Beery's power in Hollywood at the time was considerable.  More than once he would appropriate props, jackets, etc. from the set which more often than not were never retrieved by the company.  Beery was often praised for his enormous talent and derided for his phony personality.  At the time of this movie, he reportedly was making in the range of $10K per week from MGM.
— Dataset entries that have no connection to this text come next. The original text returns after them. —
<file path="src/maximum_gap_bucket_macros.svh">
// -----------------------------------------------------------------------------
// Maximum gap bucket assertion macros
// Shared assertion forms for the maximum gap block.
// -----------------------------------------------------------------------------
`ifndef MAXIMUM_GAP_BUCKET_MACROS_SVH
`define MAXIMUM_GAP_BUCKET_MACROS_SVH

// implication checked on the same edge
`define MGB_ASSERT_IMP(label, clk, rst, ante, cons) \
   label: assert property (@(posedge clk) disable iff (rst) (ante) |-> (cons)) \
      else $error("assertion failed");

// implication checked on the following edge
`define MGB_ASSERT_NEXT(label, clk, rst, ante, cons) \
   label: assert property (@(posedge clk) disable iff (rst) (ante) |=> (cons)) \
      else $error("assertion failed");

`endif

</file>
<file path="src/mgb_pkg.sv">
// -----------------------------------------------------------------------------
// Maximum gap bucket package
// Sizes and helpers shared by the maximum gap block.
// -----------------------------------------------------------------------------
package mgb_pkg;
   localparam int MAX_ITEMS = 1024;
   localparam int IDX_W     = $clog2(MAX_ITEMS);
   localparam int CNT_W     = $clog2(MAX_ITEMS + 1);
   localparam int BKT_W     = $clog2(MAX_ITEMS + 2);
   localparam int DATA_W    = 32;
   localparam int PROD_W    = DATA_W + CNT_W;

   typedef struct packed {
      logic             start;
      logic [PROD_W-1:0] dividend;
      logic [DATA_W-1:0] divisor;
   } div_req_type;
endpackage

</file>
<file path="src/mgb_divider.sv">
// -----------------------------------------------------------------------------
// Maximum gap bucket divider
// Restoring divider, one quotient bit a cycle.
// -----------------------------------------------------------------------------
module mgb_divider (
   input  logic                          clock,
   input  logic                          reset,
   input  mgb_pkg::div_req_type          req,
   output logic                          done,
   output logic [mgb_pkg::PROD_W-1:0]    quotient
);
   localparam int STEP_W = $clog2(mgb_pkg::PROD_W + 1);

   logic [mgb_pkg::PROD_W-1:0] quot_ff, quot_in;
   logic [mgb_pkg::DATA_W:0]   rem_ff, rem_in;
   logic [mgb_pkg::DATA_W-1:0] dvs_ff, dvs_in;
   logic [STEP_W-1:0]          step_ff, step_in;
   logic                       busy_ff, busy_in, done_ff, done_in;
   logic [mgb_pkg::DATA_W:0]   trial;

   always_comb begin
      quot_in = quot_ff;
      rem_in  = rem_ff;
      dvs_in  = dvs_ff;
      step_in = step_ff;
      busy_in = busy_ff;
      done_in = 1'b0;
      trial   = {rem_ff[mgb_pkg::DATA_W-1:0], quot_ff[mgb_pkg::PROD_W-1]};
      if (req.start) begin
         quot_in = req.dividend;
         rem_in  = '0;
         dvs_in  = req.divisor;
         step_in = STEP_W'(mgb_pkg::PROD_W);
         busy_in = 1'b1;
      end else if (busy_ff) begin
         if (trial >= {1'b0, dvs_ff}) begin
            rem_in  = trial - {1'b0, dvs_ff};
            quot_in = {quot_ff[mgb_pkg::PROD_W-2:0], 1'b1};
         end else begin
            rem_in  = trial;
            quot_in = {quot_ff[mgb_pkg::PROD_W-2:0], 1'b0};
         end
         step_in = step_ff - 1'b1;
         if (step_ff == STEP_W'(1)) begin
            busy_in = 1'b0;
            done_in = 1'b1;
         end
      end
   end

   always_ff @(posedge clock) begin
      quot_ff <= quot_in;
      rem_ff  <= rem_in;
      dvs_ff  <= dvs_in;
      step_ff <= step_in;
      if (reset) begin
         busy_ff <= 1'b0;
         done_ff <= 1'b0;
      end else begin
         busy_ff <= busy_in;
         done_ff <= done_in;
      end
   end

   assign done     = done_ff;
   assign quotient = quot_ff;
endmodule

</file>
<file path="config.mk">
export PLATFORM = sky130hd
export DESIGN_NAME = mgb_divider
export DESIGN_NICKNAME = d
export VERILOG_FILES = /design/src/maximum_gap_bucket_macros.svh /design/src/mgb_pkg.sv /design/src/mgb_divider.sv
export SDC_FILE = /design/constraint.sdc
export NUM_CORES = 1
export LEC_CHECK = 0
export BUFFER_PORTS_ARGS = -buffer_cell sky130_fd_sc_hd__buf_2
export CORE_MARGIN = 2
export CORE_UTILIZATION = 56
export CTS_BUF_LIST = sky130_fd_sc_hd__clkbuf_16
export DETAILED_ROUTE_END_ITERATION = 12
export PLACE_DENSITY_LB_ADDON = 0.05
export RECOVER_POWER = 25
export SYNTH_ARGS = -nofsm -noshare
export SYNTH_HDL_FRONTEND = slang
export SYNTH_SLANG_ARGS = --single-unit
</file>
<file path="constraint.sdc">
create_clock -name clock -period 2.9 [get_ports clock]
set_input_delay 0.145 -clock clock [delete_from_list [all_inputs] [get_ports clock]]
set_output_delay 0.145 -clock clock [all_outputs]
set_load 0.02 [all_outputs]
</file>
==> reports/results.ini <==
[setup_path]
path_class=reg -> reg
worstPathRequired_ns=3.21
crit_chain=inv_1 -> ha_2 -> a21oi_2 -> o211ai_1 -> nand3_1 -> a21oi_1 -> a311o_2 -> buf_4 -> a211oi_4 -> buf_4 -> nor4_2 -> a2111oi_1
end_kind=register
startpoint_type=register
cpPeakStageDelay_ns=0.39
path_common_cell=buf_4
crit_path_max_fanout=6
critPathSlowestCell=a311o_2
arrival_ns=3.10

[clock_network]
cts_tree=done
cts_buffers=17
insertion_delay_ns=0.42
clock_path_buffers=2
clk_pin_slew_ns=0.06
clock_sinks=115
ctsHtreeMaxLevel=4
cts_root_buf=clkbuf_16

[global_route]
grt_pass1_wl_mm=26.3
grt_remaining_overflow=0
grt_antenna_before_repair=0
grt_max_degree=53
grt_pass1_vias=5646
track_usage_pct=25.6

[yosys]
synth_compound_area_share_pct=17.3
synth_warnings=0
synthMuxAreaShare_pct=7.88
synthSimpleGateAreaFrac_pct=13.4
synth_edf_count=75
synth_top_family_by_area=compound AO/OA/AOI/OAI gates
synthFlopType=edfxtp_1
synth_top_area_share_pct=33.8
ys_seq_area_share_pct=45.9
synthTopCellsByArea=edfxtp_1, dfxtp_1, mux2_2
yosysMostFrequentCell=nand2_1
synth_area_leader_cell=edfxtp_1
synthesis.area_um2=6650
async_reset_ff_share_pct=0
synthTopCellsByCount=nand2_1, edfxtp_1, nor2_1
yosys_register_bits=115
synth_fa_ha_area_share_pct=6.69
synth_nets=748
synth-xor-area-share_pct=3.82
syn_inst=635
avgSynthCellArea_um2=10.5
synth.distinct_cells=72

[sta]
holdWs_ns=0.0240
min_period_ns=2.79
fin_crit_sh_pct=96.4
hold_viol=0
slew_viol_final=0
max-slew-margin-rel_pct=0.0101
worstMarginPinSlew_ns=1.50
max_freq_mhz=358
setup_viol=0
skew_ns=0.0147

[routing]
drc=2
wire_per_inst_um=16.6
drt_wl_total_mm=16.2
drt_pass1_iterations=9
vias=5463
via_per_inst=5.60
ant_nets=0
drt_iter0_drc=287

[die]
die_w_um=113
io_pins=122
die_height_um=113
core_um2=11500
num_rows=39
die_area_um2=12800
start_util_pct=57.8

[pwr]
finalPower_mw=5.47
p_leak_nw=3.65
power.density_nw_per_um2=623
pwr-share-seq_pct=36.5
p_switching_mw=1.55
p_int_mw=3.92
combinationalPowerShare_pct=23.7
ir_worst_vdd_mv=0.424
switching_share_pct=28.4
clkPwrFrac_pct=39.7

[placement]
gp_congestion=0.916
place_inst=901
dpl.hpwl_mm=11.2
io_buffers=121

[layout]
drive_gt1_share_pct=37.2
nNetsFinal=933
stdcell_count=976
antenna_cells=0
area_delta_synth_final_pct=32.0
fill_cells=800

[run_status]
violations=design-rule violations, max-capacitance violations
status=finished with violations

[worst_hold_path]
hold_class=in -> reg

[flow_run]
max_cap_viol_count=1

-- stage by stage --
stage | instance area (um^2) | TNS (ns) | util (%) | setup WS, ns
2_1_floorplan | 6650 | 0 | - | 0.198
3_3_place_gp | 7520 | 0 | 65.3 | 0.0137
3_5_place_dp | 7520 | -0.0971 | 65.3 | -0.0192
4_1_cts | 8480 | 0 | 73.6 | 0.00279
5_1_grt | 8790 | -0.0342 | 76.3 | -0.0221
6_report | 8790 | 0 | 76.3 | 0.105
-- final timing paths --
check                             to                     from  slack, ns  depth (start not counted)
max          rem_ff[28]$_SDFFE_PP0P_     dvs_ff[12]$_DFFE_PP_       0.11                         12
min           quotient[16]$_DFFE_PP_                  req[48]       0.02                          2
max reg2reg  rem_ff[28]$_SDFFE_PP0P_     dvs_ff[12]$_DFFE_PP_       0.11                         12
min reg2reg  step_ff[5]$_SDFFE_PP1P_  step_ff[5]$_SDFFE_PP1P_       0.51                          2
-- placed cells by master (no fill, tap or decap), drive strengths merged, types with 5 or more instances in the layout --
cell,synthesis,final
o21ai,20,20
a311oi,25,25
inv,40,44
nand3,12,12
nand4,9,9
xnor2,20,20
ha,34,34
xor2,9,9
clkinv,1,6
nor3,9,9
nand2b,6,6
mux2,43,43
and3,5,5
nor2b,5,5
o31ai,5,5
dfxtp,40,40
nor4,5,5
a211oi,6,6
edfxtp,75,75
clkbuf,14,23
a21o,7,7
nand2,76,76
buf,18,160
dlygate4sd3,0,33
a21oi,37,37
nor2,59,59
-- state kept, by name, summed over array words and instances (netlist names) --
name	flops
quotient	43
dvs_ff	32
rem_ff	32
step_ff	6
busy_ff	1
done	1
-- timing repair --
item | CTS | global route
setup endpoints to repair | 12 | 29
endpoints found under the hold margin | 34 | 0
gates cloned | 0 | 1
pin swaps | 0 | 19
buffers inserted | 0 | 9
hold buffers | 33 | 0
resized for setup | 3 | 48
-- power by group through the flow --
stage	logic, mW	clock network (mW)	registers [mW]
2_1_floorplan	0.749	0	2.09
3_3_place_gp	1.13	0	2.02
3_5_place_dp	1.15	0	2.02
4_1_cts	1.20	2.19	1.99
5_1_grt	1.42	2.27	2.02
6_report	1.30	2.17	2.00
-- worst max-delay path: cells and delay by family (launching register included) --
kind,cells,cell delay [ns]
AND/OR/NAND/NOR,2,0.16
buffers and inverters,3,0.41
flip-flops,1,0.36
adder cells (fa/ha/maj),1,0.31
AO/OA/AOI/OAI,6,1.45
-- final cells by class --
| type | count | area (um^2) | area share [%] |
|---|---|---|---|
| Clock buffer | 19 | 475 | 5.41 |
| Multi-Input combinational cell | 448 | 3530 | 40.1 |
| Timing Repair Buffer | 197 | 1250 | 14.3 |
| Inverter | 41 | 154 | 1.75 |
| Tap cell | 143 | 179 | 2.04 |
| Clock inverter | 13 | 143 | 1.62 |
| Sequential cell | 115 | 3050 | 34.8 |
-- kinds of logic (layout without fill, tap and decap cells) --
kind of cell	count (synthesis)	count (layout)
simple gates	197	197
buf+inv	73	270
compound gates	139	140
mux	47	47
fa+ha+maj	35	35
flops	115	115
xor+xnor	29	29
-- routing by layer --
metal	GRT usage, %	vias up	share of wire (%)
met5	0	-	0
met4	9.27	0	2.5
met3	7.82	30	5.6
met2	43.2	165	49
met1	31.2	2566	43
li1	-	2702	-
No activity file was read; power rests on OpenSTA's default activity.
File: src/jsu_pkg.sv
`timescale 1ns / 1ps

package jsu_pkg;

  // Default widths and depths handed to the top level.
  localparam int unsigned LOC_WIDTH_DEF   = 16;
  localparam int unsigned QUEUE_DEPTH_DEF = 4;

  // Width of the location fields on the result ports.
  localparam int unsigned LOC_OUT_W = 16;
  // Width of a Unicode scalar value.
  localparam int unsigned CP_W      = 21;

  // Result kinds.
  localparam logic [1:0] KIND_BYTE  = 2'd0;
  localparam logic [1:0] KIND_DONE  = 2'd1;
  localparam logic [1:0] KIND_ERROR = 2'd2;

  // Error codes.
  localparam logic [3:0] ERR_EXPECTED_STRING = 4'd0;
  localparam logic [3:0] ERR_CONTROL_CHAR    = 4'd1;
  localparam logic [3:0] ERR_EOF_ESCAPE      = 4'd2;
  localparam logic [3:0] ERR_EOF_HEX         = 4'd3;
  localparam logic [3:0] ERR_BAD_HEX         = 4'd4;
  localparam logic [3:0] ERR_NO_BACKSLASH    = 4'd5;
  localparam logic [3:0] ERR_NO_U            = 4'd6;
  localparam logic [3:0] ERR_BAD_LOW         = 4'd7;
  localparam logic [3:0] ERR_LONE_LOW        = 4'd8;
  localparam logic [3:0] ERR_BAD_ESCAPE      = 4'd9;
  localparam logic [3:0] ERR_UNTERMINATED    = 4'd10;

  // Operations passed from the decoder to the output sequencer.
  typedef enum logic [1:0] {
    OP_BYTE,
    OP_CODEPOINT,
    OP_DONE,
    OP_ERROR
  } op_e;

  typedef struct packed {
    op_e                  op;
    logic [CP_W-1:0]      data;
    logic [3:0]           code;
    logic [LOC_OUT_W-1:0] line;
    logic [LOC_OUT_W-1:0] col;
  } cmd_t;

endpackage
Ann Rutherford and Marjorie Main: Miss Rutherford, 18 yrs. old during the production, would become a noted personality in the years to come.  She eventually earned not one but two stars on the Hollywood Walk of Fame, one for radio and one for motion pictures.  She came chaperoned by her mother and decided during their stay to rent a car and go visit Yellowstone.  Marjorie Main overheard their plans and invited herself along on the journey.  By the time they arrived at Old Faithful, Main had commandeered the front seat from Rutherford's mother threatening car sickness.  She had removed her shoes and stockings and proceeded to ride most of the way with her head out the window and her bare feet feeling the car's vibrations.  On seeing Old Faithful erupt, she was heard to say, "Great God almighty, it's the comin' of the Lord," and dropped to the ground praying.  Rutherford and Beery almost came to blows the first day on the set.  In their first scene together, Beery proceeded to recite ALL the lines to Rutherford's consternation.  After complaining to Director Thorpe who only acknowledged that all the lines had been voiced, she asked if she should just go home or was the scene a dialogue or a Beery monologue.  To butt heads with an actor of Beery's stature was no doubt presumptious, but there were no further dialogue problems after the incident.  The irony is that Beery started out in Hollywood in the 20s as a female impersonator before moving to light comedy and then to features.  This was to be the first of many films Beery and Main would ultimately make together as co-stars.  Thorpe would set the tone for future productions by directing them as a strangely romantic couple, always sniping at one another, yet serenading each other moments later.  For a distinctively unattractive couple, they played off each other rather well and the excellent box office for the film reflected that chemistry.